Application resilience FAQs

This section provides answers to frequently asked questions about application resilience in NetApp Cloud Volumes Service for Google Cloud.

How can I handle potential application disruptions due to storage service maintenance events?

Planned maintenance such as platform updates, service upgrades, and software upgrades might occur occasionally in Cloud Volumes Service. These maintenance operations are considered non-disruptive from a file protocol, NFS, or SMB perspective as long as the application can handle the I/O pauses that might occur during these events. The I/O pauses are typically short, ranging from a few seconds up to 30 seconds.

  • NFS: During maintenance, client-server file operations continue normally. I/O to a hard-mounted NFS share waits until the server starts to respond again. The NFSv4 protocol adds a lock-state recovery period of 30 seconds where no read/write operations are served. It starts after the NFSv4 server restarts. For more information on NFSv4.x lock state recovery, refer to NFSv4.x RFC, section 9.6.2.

    The CVS service type exhibits longer I/O pauses in some cases. In these cases, the recommended NFSv3 timeout is 120 seconds when using a watchdog process for high-availability configurations.

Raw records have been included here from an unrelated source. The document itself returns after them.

### src/rtl/gng_pkg.sv
// Gaussian noise generator package: widths, CLT constants, default seeds,
// the taus88 state type and its next-state step.
package gng_pkg;

  localparam int unsigned URNG_W     = 32;
  localparam int unsigned OUT_W      = 16;
  localparam int unsigned CLT_N      = 8;     // bytes summed per sample
  localparam int unsigned CLT_OFFSET = 1020;  // CLT_N * 255 / 2
  localparam int unsigned OUT_SHIFT  = 4;
  localparam int unsigned SUM_W      = 11;    // holds 0..2040
  localparam int unsigned DIFF_W     = OUT_W - OUT_SHIFT;

  localparam logic [3*URNG_W-1:0] SEED0_DEF = 96'h12345678_9ABCDEF0_0F1E2D3C;
  localparam logic [3*URNG_W-1:0] SEED1_DEF = 96'h2468ACE0_13579BDF_DEADBEEF;
  localparam logic [3*URNG_W-1:0] SEED2_DEF = 96'hCAFEBABE_0BADF00D_87654321;
  localparam logic [3*URNG_W-1:0] SEED3_DEF = 96'hFEEDFACE_55AA55AA_C0FFEE11;

  // Packed so that a 96-bit seed {s1,s2,s3} maps straight onto the state.
  typedef struct packed {
    logic [URNG_W-1:0] s1;
    logic [URNG_W-1:0] s2;
    logic [URNG_W-1:0] s3;
  } taus_state_t;

  // One taus88 step; all shifts are logical.
  function automatic taus_state_t taus88_step(input taus_state_t s);
    taus_state_t       n;
    logic [URNG_W-1:0] b1;
    logic [URNG_W-1:0] b2;
    logic [URNG_W-1:0] b3;
    b1   = ((s.s1 << 13) ^ s.s1) >> 19;
    n.s1 = ((s.s1 & 32'hFFFF_FFFE) << 12) ^ b1;
    b2   = ((s.s2 << 2) ^ s.s2) >> 25;
    n.s2 = ((s.s2 & 32'hFFFF_FFF8) << 4) ^ b2;
    b3   = ((s.s3 << 3) ^ s.s3) >> 11;
    n.s3 = ((s.s3 & 32'hFFFF_FFF0) << 17) ^ b3;
    return n;
  endfunction

endpackage

### src/rtl/taus88_urng.sv
// taus88 uniform random number generator.
// Ports:
//   clk   - rising-edge clock
//   reset - asynchronous active-high reset, loads SEED
//   u     - 32-bit uniform output, combinational from the registered state
module taus88_urng
  import gng_pkg::*;
#(
  parameter logic [3*URNG_W-1:0] SEED = SEED0_DEF
) (
  input  logic              clk,
  input  logic              reset,
  output logic [URNG_W-1:0] u
);

  taus_state_t r_state;

  always_ff @(posedge clk or posedge reset) begin
    if (reset) begin
      r_state <= taus_state_t'(SEED);
    end else begin
      r_state <= taus88_step(r_state);
    end
  end

  assign u = r_state.s1 ^ r_state.s2 ^ r_state.s3;

endmodule

### src/rtl/top_gng.sv
// Free-running Gaussian noise generator. Two taus88 URNGs per channel feed a
// central-limit adder tree (sum of 8 bytes), which is centred and scaled into
// a registered 16-bit two's-complement sample every clock.
// Ports:
//   clk   - rising-edge clock
//   reset - asynchronous active-high reset, clears outputs and reseeds URNGs
//   x0    - Gaussian sample 0 (URNG0/URNG1)
//   x1    - Gaussian sample 1 (URNG2/URNG3)
module top_gng
  import gng_pkg::*;
#(
  parameter logic [3*URNG_W-1:0] SEED0 = SEED0_DEF,
  parameter logic [3*URNG_W-1:0] SEED1 = SEED1_DEF,
  parameter logic [3*URNG_W-1:0] SEED2 = SEED2_DEF,
  parameter logic [3*URNG_W-1:0] SEED3 = SEED3_DEF
) (
  input  logic             clk,
  input  logic             reset,
  output logic [OUT_W-1:0] x0,
  output logic [OUT_W-1:0] x1
);

  // Byte-sum adder tree, centring, and scaling. 11-bit sum cannot overflow,
  // and the 12-bit difference (-1020..1020) always fits without saturation.
  function automatic logic [OUT_W-1:0] clt_shape(input logic [URNG_W-1:0] ua,
                                                 input logic [URNG_W-1:0] ub);
    logic [2*URNG_W-1:0] w_all;
    logic [8:0]          l1 [4];
    logic [9:0]          l2 [2];
    logic [SUM_W-1:0]    sum;
    logic [DIFF_W-1:0]   diff;
    w_all = {ub, ua};
    for (int i = 0; i < 4; i++) begin
      l1[i] = {1'b0, w_all[16*i +: 8]} + {1'b0, w_all[16*i+8 +: 8]};
    end
    for (int j = 0; j < 2; j++) begin
      l2[j] = {1'b0, l1[2*j]} + {1'b0, l1[2*j+1]};
    end
    sum  = {1'b0, l2[0]} + {1'b0, l2[1]};
    diff = {1'b0, sum} - DIFF_W'(CLT_OFFSET);
    return {diff, {OUT_SHIFT{1'b0}}};
  endfunction

  logic [URNG_W-1:0] w_u0;
  logic [URNG_W-1:0] w_u1;
  logic [URNG_W-1:0] w_u2;
  logic [URNG_W-1:0] w_u3;
  logic [OUT_W-1:0]  r_x0;
  logic [OUT_W-1:0]  r_x1;

  taus88_urng #(.SEED(SEED0)) u_urng0 (.clk(clk), .reset(reset), .u(w_u0));
  taus88_urng #(.SEED(SEED1)) u_urng1 (.clk(clk), .reset(reset), .u(w_u1));
  taus88_urng #(.SEED(SEED2)) u_urng2 (.clk(clk), .reset(reset), .u(w_u2));
  taus88_urng #(.SEED(SEED3)) u_urng3 (.clk(clk), .reset(reset), .u(w_u3));

  always_ff @(posedge clk or posedge reset) begin
    if (reset) begin
      r_x0 <= '0;
      r_x1 <= '0;
    end else begin
      r_x0 <= clt_shape(w_u0, w_u1);
      r_x1 <= clt_shape(w_u2, w_u3);
    end
  end

  assign x0 = r_x0;
  assign x1 = r_x1;

endmodule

  • SMB: For SMB protocol, the session timeout is defined at the client. The default timeout for Windows clients is 60 seconds. You can read or change the session timeout by running the Get-SmbClientConfiguration/Set-SmbClientConfiguration command using the SessionTimeout parameter.

    If a timeout occurs, the SMB session is broken and needs to be re-established. Sessions with human interaction usually reconnect as soon as the user accesses the SMB share again. Applications receive an I/O error timeout and need to handle reconnects using application logic. Consult your application vendor to learn how the application handles SMB timeouts and how to use SMB in a resilient fashion.

    Some supported applications can use Continuously Available shares for automatic timeout recovery.

    Failure recovery improves with every SMB version. If possible, use the latest supported SMB version (SMB3.x).

Do I need to take special precautions for SMB-based applications?

Yes. SMB Transparent Failover is required for certain SMB-based applications. SMB Transparent Failover enables maintenance operations on SMB volumes within Cloud Volumes Service without interrupting connectivity to server applications storing and accessing data. Cloud Volumes Service supports the SMB Continuously Available shares option to make sure specific applications support SMB Transparent Failover. Using SMB Continuously Available shares is only supported for workloads on the following applications:

  • FSLogix user profile containers.

  • Microsoft SQL Server.

Linux SQL Server isn't supported.

Custom applications aren't supported with SMB Continuously Available shares.

Security FAQs

This section provides answers to frequently asked questions about the security and architecture elements of the Cloud Volumes Service for Google Cloud.

For details, including information about how data is encrypted, see the NetApp technical report TR-4918: Security overview - NetApp Cloud Volumes Service in Google Cloud.

Is the data encrypted in transit between a cloud volume and a Compute Engine instance?

Data traverses over standard Google VPC constructs between a cloud volume and a Compute Engine instance that inherit any in-transit encryption features provided by those constructs.

You can enable SMB encryption on a volume.

You can enable NFSv4.1 Kerberos encryption on a volume of the CVS-Performance service type.

How is access to the data in a cloud volume restricted to specific Compute Engine instances or users?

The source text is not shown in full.